# ACTIVITY
Write out, unaltered, each line from the top of the records below down to the line where "export ABC_CLOCK_PERIOD_IN_PS = 17500" appears, that line included.
┌─ PROVIDED RECORDS
File: config.mk
export PLATFORM = sky130hd
export DESIGN_NAME = feal_round
export DESIGN_NICKNAME = d
export VERILOG_FILES = /design/src/hdl/feal_pkg.sv /design/src/hdl/feal_round.sv
export SDC_FILE = /design/constraint.sdc
export NUM_CORES = 1
export LEC_CHECK = 0
export ABC_CLOCK_PERIOD_IN_PS = 17500
export BUFFER_PORTS_ARGS = -buffer_cell sky130_fd_sc_hd__clkbuf_2
export CAP_MARGIN = 20
export CELL_PAD_IN_SITES_DETAIL_PLACEMENT = 1
export CELL_PAD_IN_SITES_GLOBAL_PLACEMENT = 2
export CORE_ASPECT_RATIO = 0.5
export CORE_MARGIN = 8
export CORE_UTILIZATION = 34
export CTS_BUF_LIST = sky130_fd_sc_hd__clkbuf_4 sky130_fd_sc_hd__clkbuf_8 sky130_fd_sc_hd__clkbuf_16
export DETAILED_ROUTE_END_ITERATION = 8
export GPL_TIMING_DRIVEN = 0
export PLACE_DENSITY_LB_ADDON = 0.1
export SKIP_CTS_REPAIR_TIMING = 1
export SKIP_LAST_GASP = 1
export SYNTH_ARGS = -nofsm -noshare
export SYNTH_HDL_FRONTEND = slang
export SYNTH_SLANG_ARGS = --single-unit
File: constraint.sdc
create_clock -name clk -period 17.5 [get_ports clk]
set_input_delay 1.75 -clock clk [delete_from_list [all_inputs] [get_ports clk]]
set_output_delay 1.75 -clock clk [all_outputs]
set_load 0.05 [all_outputs]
└─
# EXERCISE SOLUTION
File: config.mk
export PLATFORM = sky130hd
export DESIGN_NAME = feal_round
export DESIGN_NICKNAME = d
export VERILOG_FILES = /design/src/hdl/feal_pkg.sv /design/src/hdl/feal_round.sv
export SDC_FILE = /design/constraint.sdc
export NUM_CORES = 1
export LEC_CHECK = 0
export ABC_CLOCK_PERIOD_IN_PS = 17500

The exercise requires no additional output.